I recently received one from a certain Lady Martha. She plunges directly into her story:
“Here writes Lady Martha Stirling, suffering from cancerous ailment. I am married to Engineer Dennis Stirling an Englishman who is dead.” You can read her whole story here.
Lady Martha is a woman I feel an instant bond with. Burdened though she is with her own woes – she has had a stroke, her doctor has told her she has “limited days to live due to the cancerous problems”, and of course there is the unfortunate circumstance of the husband who is an Englishman who is dead – she nevertheless has made the time to do something very special for me.
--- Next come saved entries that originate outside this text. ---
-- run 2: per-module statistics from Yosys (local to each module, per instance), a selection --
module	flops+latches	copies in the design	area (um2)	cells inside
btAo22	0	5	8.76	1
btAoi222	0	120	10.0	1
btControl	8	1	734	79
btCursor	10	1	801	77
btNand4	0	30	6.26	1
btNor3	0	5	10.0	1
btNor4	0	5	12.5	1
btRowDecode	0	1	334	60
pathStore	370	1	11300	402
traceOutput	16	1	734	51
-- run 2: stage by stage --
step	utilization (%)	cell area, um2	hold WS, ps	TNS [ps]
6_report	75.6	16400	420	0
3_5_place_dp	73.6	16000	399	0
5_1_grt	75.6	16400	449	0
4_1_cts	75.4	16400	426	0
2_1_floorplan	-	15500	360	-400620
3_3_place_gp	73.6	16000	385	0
Context: an optimization exercise on an open-source flow, tuned for small area, a short achievable clock period and few clock cycles per item. The choices shown serve that exercise and are no tape-out recipe.
At most, simulation tests tie the RTL to the original design; equivalence was not proved.
Power is estimated from default activity; no workload was simulated.

== the previous run ==
Design circle_mask_rect_generator_unit, start of the top module:
module circle_mask_rect_generator_unit (
  input  logic         clk,
  input  logic         rst_n,
  input  logic         in_valid,
  output logic         in_ready,
  input  logic [7:0]   in_row,
  output logic         out_valid,
  input  logic         out_ready,
  output logic [8:0]   out_x_left,
  output logic [7:0]   out_y_top,
  output logic [8:0]   out_x_right,
  output logic [7:0]   out_y_bottom,
  output logic         out_last_of_batch,
  input  logic         cfg_valid,
  output logic         cfg_ready,
  input  logic [1:0]   cfg_index,
  input  logic [13:0]  cfg_data
);
Size in the first run: about 3200 cells after synthesis, ~310 flip-flops, ~67 I/O pins, roughly 23000 um^2 of cells after synthesis.
export LEC_CHECK = 0
export ABC_AREA = 1
export CAP_MARGIN = 20
export CORE_MARGIN = 2
export CORE_UTILIZATION = 40
export SETUP_SLACK_MARGIN = 3.5
export SLEW_MARGIN = 20
create_clock -name core_clock -period 8.0 [get_ports {clk}]
run.sh (not shown) runs the stock make flow with config.mk's settings and CLKGATE_MAP_FILE= SYNTH_SCRIPT=/design/flow/synth_recipe.tcl, a recipe that flattens the netlist after the stock synthesis.
The previous run went all the way through the flow, and no timing, DRC or antenna check failed.
Testbench counts of the previous run, summed over its fixed seeds: cycles 18,297, rows 11,528.
The following lists how the current run was set up differently from the previous run:
-- flow/design.v --
<<< the previous run, line 109
  logic               hbit_r;
  logic sel_clr, sel_clry, sel_prep, sel_hor, sel_move, sel_step, sel_conv;
  logic       run_open_r;
  logic [7:0] run_t_r, run_b_r;
>>> the current run, line 109
  logic               hbit_r;
  logic sel_clr, sel_clry, sel_prep, sel_hor, sel_move, sel_step, sel_conv;
  logic [3:0] o_rr;    
  logic       run_open_r;
  logic [7:0] run_t_r, run_b_r;
<<< the previous run, line 224
  logic [7:0]         clr_t;
  assign o_l = cx_r[3:0];
  assign o_r = 4'(-cx_r[3:0]);
  assign fl  = {cx_r[13], cx_r[13:4]};
  assign ce  = fl + {10'd0, (o_l != 4'd0)};
>>> the current run, line 225
  logic [7:0]         clr_t;
  assign o_l = cx_r[3:0];
  assign o_r = o_rr;
  assign fl  = {cx_r[13], cx_r[13:4]};
  assign ce  = fl + {10'd0, (o_l != 4'd0)};
<<< the previous run, line 376
    dm_r    <= dm_n;
    top_r    <= top_c;
    bot_r    <= bot_c;
    act_r    <= act_c;
>>> the current run, line 377
    dm_r    <= dm_n;
    top_r    <= top_c;
    o_rr     <= 4'(-cx_r[3:0]);
    bot_r    <= bot_c;
    act_r    <= act_c;
==> run summary <==
- On internal portion of total power, the current run tracks the previous run almost exactly.
- The maximum net fanout on the critical path reported for the current run is smaller than that of the previous run by 10.
- Delta(final cell count without fillers, the current run - the previous run) < 0
- The current run against the previous run: total of flip-flops plus latches after synthesis up 4, static leakage flat, aggregate global routing overflow flat, critical path depth up 17.
- Going from the previous run to the current run, count of cells along the worst register-to-register path shrank by a few percent.
- The vertical die dimension was comparable across the previous run and the current run.
- Fmax grows slightly when moving from the previous run to the current run.
- [compare] base=the previous run new=the current run: count of distinct cell types in the synthesized netlist saw a decrease, power saw a decrease.
Testbench counts of the current run, summed over its fixed seeds: cycles 18,297, rows 11,528.

---

Setup of north:
circle_mask_rect_generator_unit with an RTL version that a note above also has.
Size in the first run: roughly 2700 cells after synthesis, ~67 I/O pins, ~23000 um2 of cells after synthesis.
==> flow/design.v (excerpt) <==
module circle_mask_rect_generator_unit (
  input  logic         clk,
  input  logic         rst_n,
  input  logic         in_valid,
  output logic         in_ready,
  input  logic [7:0]   in_row,
  output logic         out_valid,
  input  logic         out_ready,
  output logic [8:0]   out_x_left,
  output logic [7:0]   out_y_top,
  output logic [8:0]   out_x_right,
  output logic [7:0]   out_y_bottom,
  output logic         out_last_of_batch,
  input  logic         cfg_valid,
  output logic         cfg_ready,
  input  logic [1:0]   cfg_index,
  input  logic [13:0]  cfg_data
);
clock: 8.0 ns
lec_check: 0
cap_margin: 20
core_margin: 2
core_utilization: 40
setup_slack_margin: 3.5
slew_margin: 20
Testbench counts of north, summed over its fixed seeds: cycles 18,297, rows 11,528.
The inputs of south differ from those of north as listed below.
diff --git a/flow/design.v b/flow/design.v
--- a/flow/design.v
+++ b/flow/design.v
@@ -101,21 +101,20 @@
   logic       f_same, f_nxt;      
   logic       bdone_r, rph_r, have_r;
   logic               tv_r, dm_r;
   logic [7:0]         ty_r;
   logic signed [13:0] q_r;       
   logic               t_prep, t_hor;
   logic [3:0]         hcnt_r;
   logic [24:0]        hb_r;      
   logic               hbit_r;
   logic sel_clr, sel_clry, sel_prep, sel_hor, sel_move, sel_step, sel_conv;
-  logic [3:0] o_rr;    
   logic       run_open_r;
   logic [7:0] run_t_r, run_b_r;
   logic [8:0] run_l_r, run_r_r;
   logic       p_v, p_e1, p_e2, p_band, p_last;
   logic [7:0] p_a, p_b;
   logic [8:0] p_l, p_r;
   logic cfg_wr;
   assign cfg_wr = cfg_valid && (cfg_index != 2'd3);
   logic               open_c, closed_c, act_c;
   logic signed [14:0] cy_e, r_e, lo_s, hi_s, lo_f, hi_f;
@@ -217,21 +216,21 @@
   assign acc = in_ready && in_valid;
   assign yn  = acc ? in_row : y_r;
   logic [3:0]         o_l, o_r;
   logic signed [10:0] fl, ce, e_l, e_r;
   logic               cvn_l, cvn_r;
   logic signed [24:0] dq, hx;
   logic               hc, dm_n;
   logic signed [13:0] ap, bp;
   logic [7:0]         clr_t;
   assign o_l = cx_r[3:0];
-  assign o_r = o_rr;
+  assign o_r = 4'(-cx_r[3:0]);
   assign fl  = {cx_r[13], cx_r[13:4]};
   assign ce  = fl + {10'd0, (o_l != 4'd0)};
   assign ap = $signed({2'b00, rad_r}) + 14'sd8 - q_r;
   assign bp = 14'sd8 - $signed({2'b00, rad_r}) - q_r;
   assign dq = $signed({{7{q_r[12]}}, q_r[12:0], 5'd0});
   assign hx = !hbit_r ? 25'sd0 : (hcnt_r == 4'd13) ? $signed(~hb_r) : $signed(hb_r);
   assign hc = ap[13];
   assign dm_n = sel_conv ? 1'b1 : sel_clr ? 1'b0 : dm_r;
   cmru_edge_trk #(.NEG(1'b1)) u_trk_l (
     .clk (clk), .sel_clr (sel_clr), .sel_prep (sel_prep), .sel_hor (sel_hor),
@@ -369,21 +368,20 @@
   always_ff @(posedge clk) begin
     r0_v    <= r0v_n;
     have_r  <= have_n;
     tv_r    <= tv_n;
     t_prep  <= prep_n;
     t_hor   <= hor_n;
     ty_r    <= ty_n;
     q_r     <= q_n;
     dm_r    <= dm_n;
     top_r    <= top_c;
-    o_rr     <= 4'(-cx_r[3:0]);
     bot_r    <= bot_c;
     act_r    <= act_c;
     closed_r <= closed_c;
     open_r   <= open_c;
     band_r   <= act_c && (top_c < bot_c);
     wr_d     <= cfg_wr;
     if (acc) y_r <= in_row;
     f_stale <= stale_n;
     f_is0   <= is0_n;
     f_inb   <= inb_n;
### Flow results
- Comparing critical path depth for south and north, the bigger number came from north.
- Status: cell count parity (north, south)
- Sort south and north by average wire per standard cell, descending, and south comes first.
- Looking at south and north, the layout overhead on the synthesized area is a wash.
- Number of nets produced by synthesis (higher): north
- south gives less number of buffer and inverter stages on the critical path than north did.
- Delta (south minus north): row count barely changed, max-capacitance violation count held.
- Area enclosed by the die boundary across south and north: no real change.
- From north to south the numbers moved as follows: synthesized cell count now sits lower; flip-flop and latch share of the layout cell area now sits lower.
Testbench counts of south, summed over its fixed seeds: cycles 18,297, rows 11,528.

---

Another version of the RTL of circle_mask_rect_generator_unit (not shown whole).
For scale: ~2900 cells after synthesis, about 67 I/O pins, ~0.025 sq mm of cells after synthesis.
clock: 8.0 ns
lec_check: 0
cap_margin: 20
core_margin: 2
core_utilization: 40
setup_slack_margin: 3.5
slew_margin: 20
Edit:
--- a/flow/design.v
+++ b/flow/design.v
@@ -104,16 +104,14 @@
   logic [7:0]         ty_r;
   logic signed [13:0] q_r;       
   logic               t_prep, t_hor;
   logic [3:0]         hcnt_r;
   logic [24:0]        hb_r;      
   logic               hbit_r;
   logic sel_clr, sel_clry, sel_prep, sel_hor, sel_move, sel_step, sel_conv;
-  logic [3:0] o_rr;    
-  logic [7:0] bm1_r;   
   logic       run_open_r;
   logic [7:0] run_t_r, run_b_r;
   logic [8:0] run_l_r, run_r_r;
   logic       p_v, p_e1, p_e2, p_band, p_last;
   logic [7:0] p_a, p_b;
   logic [8:0] p_l, p_r;
   logic cfg_wr;
@@ -221,15 +219,15 @@
   logic signed [10:0] fl, ce, e_l, e_r;
   logic               cvn_l, cvn_r;
   logic signed [24:0] dq, hx;
   logic               hc, dm_n;
   logic signed [13:0] ap, bp;
   logic [7:0]         clr_t;
   assign o_l = cx_r[3:0];
-  assign o_r = o_rr;
+  assign o_r = 4'(-cx_r[3:0]);
   assign fl  = {cx_r[13], cx_r[13:4]};
   assign ce  = fl + {10'd0, (o_l != 4'd0)};
   assign ap = $signed({2'b00, rad_r}) + 14'sd8 - q_r;
   assign bp = 14'sd8 - $signed({2'b00, rad_r}) - q_r;
   assign dq = $signed({{7{q_r[12]}}, q_r[12:0], 5'd0});
   assign hx = !hbit_r ? 25'sd0 : (hcnt_r == 4'd13) ? $signed(~hb_r) : $signed(hb_r);
   assign hc = ap[13];
@@ -282,29 +280,29 @@
   assign ty_n = sel_clr ? clr_t : sel_move ? ty1 : ty_r;
   assign q_n  = sel_clr  ? ($signed({2'b00, clr_t, 4'b0000}) + 14'sd16 - cy_r) :
                 sel_move ? (q_r + 14'sd16) : q_r;
   logic is0_a, inb_a, last_a, band_a, same_a, nxt_a;
   logic is0_c, inb_c, last_c, band_c2, same_c, nxt_c;
   logic have_c;
   function automatic logic [5:0] classify(input logic [7:0] y, input logic [7:0] top,
-      input logic [7:0] bot, input logic [7:0] bm1, input logic act, input logic closed, input logic mv,
+      input logic [7:0] bot, input logic act, input logic closed, input logic mv,
       input logic [7:0] t0, input logic [7:0] t1, input logic [7:0] t2);
     logic z, ib, la, bd, sm, nx;
     z  = (y == 8'd0);
     ib = act && (y >= top) && (y < bot);
-    la = (y == bm1) && (bot != 8'd0);
+    la = ({1'b0, y} + 9'd1 == {1'b0, bot});
     bd = z && (closed || (act && ((top != 8'd0) || (bot != 8'd240))));
     sm = mv ? (y == t1) : (y == t0);
     nx = mv ? (y == t2) : (y == t1);
     classify = {z, ib, la, bd, sm, nx};
   endfunction
   assign {is0_a, inb_a, last_a, band_a, same_a, nxt_a} =
-      classify(in_row, top_r, bot_r, bm1_r, act_r, closed_r, sel_move, ty_r, ty1, ty2);
+      classify(in_row, top_r, bot_r, act_r, closed_r, sel_move, ty_r, ty1, ty2);
   assign {is0_c, inb_c, last_c, band_c2, same_c, nxt_c} =
-      classify(y_r, top_r, bot_r, bm1_r, act_r, closed_r, sel_move, ty_r, ty1, ty2);
+      classify(y_r, top_r, bot_r, act_r, closed_r, sel_move, ty_r, ty1, ty2);
   assign have_c = have_r || (proc && f_inb && res_ok);
   assign r0v_n   = rst_n && (in_ready ? in_valid : r0_v);
   assign have_n  = rst_n && !done && have_c;
   assign stale_n = wr_d;
   assign is0_n   = acc ? is0_a  : is0_c;
   assign inb_n   = acc ? inb_a  : inb_c;
   assign last_n  = acc ? last_a : last_c;
@@ -403,16 +401,14 @@
     tv_r    <= tv_n;
     t_prep  <= prep_n;
     t_hor   <= hor_n;
     ty_r    <= ty_n;
     q_r     <= q_n;
     dm_r    <= dm_n;
     top_r    <= top_c;
-    o_rr     <= 4'(-cx_r[3:0]);
-    bm1_r    <= bot_c - 8'd1;
     bot_r    <= bot_c;
     act_r    <= act_c;
     closed_r <= closed_c;
     open_r   <= open_c;
     band_r   <= act_c && (top_c < bot_c);
     wr_d     <= cfg_wr;
     if (acc) y_r <= in_row;
Result: The changed run produced a clean layout; worst setup slack degrades by 190 ps; core utilization is about the same; design area came out lower by 4.1%; via count falls by 5.0%; register-to-register slack is worse by 190 ps; critical path depth is higher by 7; non-clock buffer count is lower by 5; wire length decreases by 5.5%; clock-buffer cell count falls by 14; clock power goes down by about 5%.
No run of this note included a check of the RTL's function; only the layout flow was run.

==> what the ideal ports hide <==
The flow's constraints put no driver on any port. The routed layouts listed below were extracted and timed again, unchanged, in two steps.
Step 1 (the two cells are an assumption about what drives the block):
set clk [get_ports {clk}]
set_driving_cell -lib_cell sky130_fd_sc_hd__clkbuf_16 $clk
set_driving_cell -lib_cell sky130_fd_sc_hd__buf_2 [delete_from_list [all_inputs] $clk]
Step 2 adds t to the input delays and takes it off the output delays; t is the mean of the earliest and latest rising clock arrival at the registers after step 1. Input paths then give back, and output paths get back, about the clock's delay inside the block.
Slacks: ideal ports / drivers / drivers and shift; pairs: ideal ports / drivers.
| run | t, ns | setup WS [ns] | worst setup path at the end | worst register clock-pin slew, ns | pins driven straight from the clock port |
|---|---|---|---|---|---|
| the previous run | 0.637 | 3.376 / 3.377 / 2.780 | input to register | 0.06 / 0.06 | 1 |
| the current run | 0.629 | 3.412 / 3.389 / 2.983 | input to register | 0.07 / 0.07 | 1 |
| north | 0.628 | 3.097 / 3.098 / 2.470 | input to register | 0.07 / 0.07 | 1 |
| south | 0.627 | 3.162 / 3.167 / 2.541 | input to register | 0.06 / 0.06 | 1 |
| the first run of note 3 | 0.631 | 3.174 / 3.174 / 3.174 | register to register | 0.07 / 0.07 | 1 |
| the second run of note 3 | 0.600 | 2.981 / 2.981 / 2.981 | register to register | 0.07 / 0.07 | 1 |
After both steps setup and hold are still met in every run listed. The setup slack of north, which loses most, moves by +0.001 ns with the drivers and by -0.627 ns with both steps.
I think what I like about Lady Martha is that she is interested in the good in me, not the bad. Whereas most spam is designed to prey on my weaknesses – my greedy desire to make a quick killing on the stock market, my insecurities about my penis, breasts, weight, and lack of education – Lady Martha has singled me out because she knows I am a good person. She has chosen me because she knows she can trust me to use the “10 Million Great Britain Pounds Sterling” she is prepared to deposit in my bank account not for my own selfish purposes, but “to fund the upkeep of widows, widowers, orphans, destitute, the down-trodden, physically challenged children, barren-women and persons who prove to be genuinely handicapped financially.”
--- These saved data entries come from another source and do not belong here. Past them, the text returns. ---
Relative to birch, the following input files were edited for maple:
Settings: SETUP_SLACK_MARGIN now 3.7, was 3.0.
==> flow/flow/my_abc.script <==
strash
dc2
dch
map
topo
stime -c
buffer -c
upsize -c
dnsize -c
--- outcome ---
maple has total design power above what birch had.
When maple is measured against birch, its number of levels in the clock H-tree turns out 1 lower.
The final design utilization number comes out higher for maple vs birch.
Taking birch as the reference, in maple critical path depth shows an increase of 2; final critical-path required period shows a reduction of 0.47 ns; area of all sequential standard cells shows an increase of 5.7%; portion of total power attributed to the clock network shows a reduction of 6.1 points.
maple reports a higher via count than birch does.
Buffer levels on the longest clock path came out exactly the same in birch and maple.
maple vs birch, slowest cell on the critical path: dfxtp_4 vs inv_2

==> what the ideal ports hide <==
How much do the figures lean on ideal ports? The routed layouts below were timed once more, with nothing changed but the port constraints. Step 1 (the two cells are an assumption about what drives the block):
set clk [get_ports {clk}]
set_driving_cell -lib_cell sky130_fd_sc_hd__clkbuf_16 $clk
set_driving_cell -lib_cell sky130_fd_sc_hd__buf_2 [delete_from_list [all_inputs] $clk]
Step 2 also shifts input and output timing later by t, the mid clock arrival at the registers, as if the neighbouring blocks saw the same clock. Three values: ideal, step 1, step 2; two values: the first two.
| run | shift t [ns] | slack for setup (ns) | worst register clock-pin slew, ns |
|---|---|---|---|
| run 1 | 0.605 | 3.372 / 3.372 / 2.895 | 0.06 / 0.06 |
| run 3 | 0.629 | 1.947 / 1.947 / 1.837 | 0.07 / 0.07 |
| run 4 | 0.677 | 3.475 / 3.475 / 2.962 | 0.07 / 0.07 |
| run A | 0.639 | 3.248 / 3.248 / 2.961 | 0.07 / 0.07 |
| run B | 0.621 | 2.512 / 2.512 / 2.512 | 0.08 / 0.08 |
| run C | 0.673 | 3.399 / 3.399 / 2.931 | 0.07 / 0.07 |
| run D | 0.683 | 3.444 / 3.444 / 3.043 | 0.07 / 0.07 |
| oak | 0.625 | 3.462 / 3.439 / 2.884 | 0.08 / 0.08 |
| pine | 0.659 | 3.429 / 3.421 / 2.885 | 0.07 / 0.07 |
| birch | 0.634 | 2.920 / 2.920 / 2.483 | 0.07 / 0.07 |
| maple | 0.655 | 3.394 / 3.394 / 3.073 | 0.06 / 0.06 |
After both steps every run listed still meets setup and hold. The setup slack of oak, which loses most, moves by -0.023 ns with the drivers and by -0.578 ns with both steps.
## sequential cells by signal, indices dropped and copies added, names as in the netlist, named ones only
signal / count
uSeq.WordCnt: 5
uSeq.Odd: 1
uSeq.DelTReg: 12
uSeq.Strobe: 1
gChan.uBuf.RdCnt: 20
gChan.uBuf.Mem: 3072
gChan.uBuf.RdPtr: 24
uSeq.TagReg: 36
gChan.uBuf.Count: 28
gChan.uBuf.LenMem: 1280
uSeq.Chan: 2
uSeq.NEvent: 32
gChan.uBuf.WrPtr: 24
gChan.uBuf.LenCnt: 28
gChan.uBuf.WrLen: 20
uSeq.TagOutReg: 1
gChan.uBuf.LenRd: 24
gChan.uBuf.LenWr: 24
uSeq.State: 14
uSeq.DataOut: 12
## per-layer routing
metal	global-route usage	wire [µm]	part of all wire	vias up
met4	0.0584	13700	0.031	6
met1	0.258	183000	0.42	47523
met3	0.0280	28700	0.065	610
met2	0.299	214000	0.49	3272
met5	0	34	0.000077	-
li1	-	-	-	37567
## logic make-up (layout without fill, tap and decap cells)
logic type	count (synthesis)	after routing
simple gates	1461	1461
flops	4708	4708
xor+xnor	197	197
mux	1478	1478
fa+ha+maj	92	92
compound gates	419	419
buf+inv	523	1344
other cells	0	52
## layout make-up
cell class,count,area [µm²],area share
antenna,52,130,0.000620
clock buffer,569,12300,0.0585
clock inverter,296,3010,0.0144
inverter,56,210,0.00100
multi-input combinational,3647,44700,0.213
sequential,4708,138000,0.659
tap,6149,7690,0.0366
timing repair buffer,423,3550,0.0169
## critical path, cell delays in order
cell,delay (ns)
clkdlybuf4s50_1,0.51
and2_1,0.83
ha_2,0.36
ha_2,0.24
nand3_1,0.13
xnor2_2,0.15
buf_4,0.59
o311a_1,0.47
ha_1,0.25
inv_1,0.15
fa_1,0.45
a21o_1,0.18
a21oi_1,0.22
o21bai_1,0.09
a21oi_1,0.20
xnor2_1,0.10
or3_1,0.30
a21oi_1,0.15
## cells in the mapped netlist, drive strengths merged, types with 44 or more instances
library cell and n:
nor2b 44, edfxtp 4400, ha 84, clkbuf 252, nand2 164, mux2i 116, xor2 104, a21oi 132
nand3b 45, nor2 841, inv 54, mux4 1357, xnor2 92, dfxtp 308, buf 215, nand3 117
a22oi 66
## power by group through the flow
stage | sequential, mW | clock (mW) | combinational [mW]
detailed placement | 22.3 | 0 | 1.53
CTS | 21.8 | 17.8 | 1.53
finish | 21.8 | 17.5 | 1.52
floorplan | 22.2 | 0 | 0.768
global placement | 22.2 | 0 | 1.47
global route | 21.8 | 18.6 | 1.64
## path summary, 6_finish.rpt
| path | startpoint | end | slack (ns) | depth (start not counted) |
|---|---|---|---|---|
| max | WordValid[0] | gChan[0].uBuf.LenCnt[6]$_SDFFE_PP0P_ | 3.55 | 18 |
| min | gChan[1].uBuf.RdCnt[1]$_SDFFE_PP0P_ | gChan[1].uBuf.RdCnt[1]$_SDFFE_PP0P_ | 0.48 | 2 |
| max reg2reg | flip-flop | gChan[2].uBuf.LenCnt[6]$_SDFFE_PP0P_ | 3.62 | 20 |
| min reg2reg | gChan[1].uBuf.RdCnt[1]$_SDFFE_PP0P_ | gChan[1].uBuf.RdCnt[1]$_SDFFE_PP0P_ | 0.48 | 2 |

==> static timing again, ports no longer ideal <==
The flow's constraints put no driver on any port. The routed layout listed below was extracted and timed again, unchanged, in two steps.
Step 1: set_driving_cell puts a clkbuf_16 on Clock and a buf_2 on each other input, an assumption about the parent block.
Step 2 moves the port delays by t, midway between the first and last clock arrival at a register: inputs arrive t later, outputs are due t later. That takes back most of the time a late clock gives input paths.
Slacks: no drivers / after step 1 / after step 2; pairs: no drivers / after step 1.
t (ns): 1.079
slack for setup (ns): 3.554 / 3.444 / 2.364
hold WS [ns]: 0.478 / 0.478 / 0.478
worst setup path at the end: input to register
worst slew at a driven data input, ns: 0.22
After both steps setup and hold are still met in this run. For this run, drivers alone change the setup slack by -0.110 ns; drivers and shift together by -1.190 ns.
I almost think that it’s this blog that has finally made people far and wide realize what a kind and trustworthy soul I am. How else to explain the fact that five days after Lady Martha’s letter arrived, I received, out of the blue, a very similar letter from one Lady Karen, who is also “married to an English man who is dead”. Her story is if anything even more tragic: her husband “died in a train bomb blast in Spain when he was going for his medical check up”, and sadly she too is suffering from “cancerous problems”. You can read her whole story here.
Lady Karen will be depositing 6 million Great British Pounds in my bank account. She says that her goal is “to put a smile on the face of the less privileged.”
And you know, she is doing just that.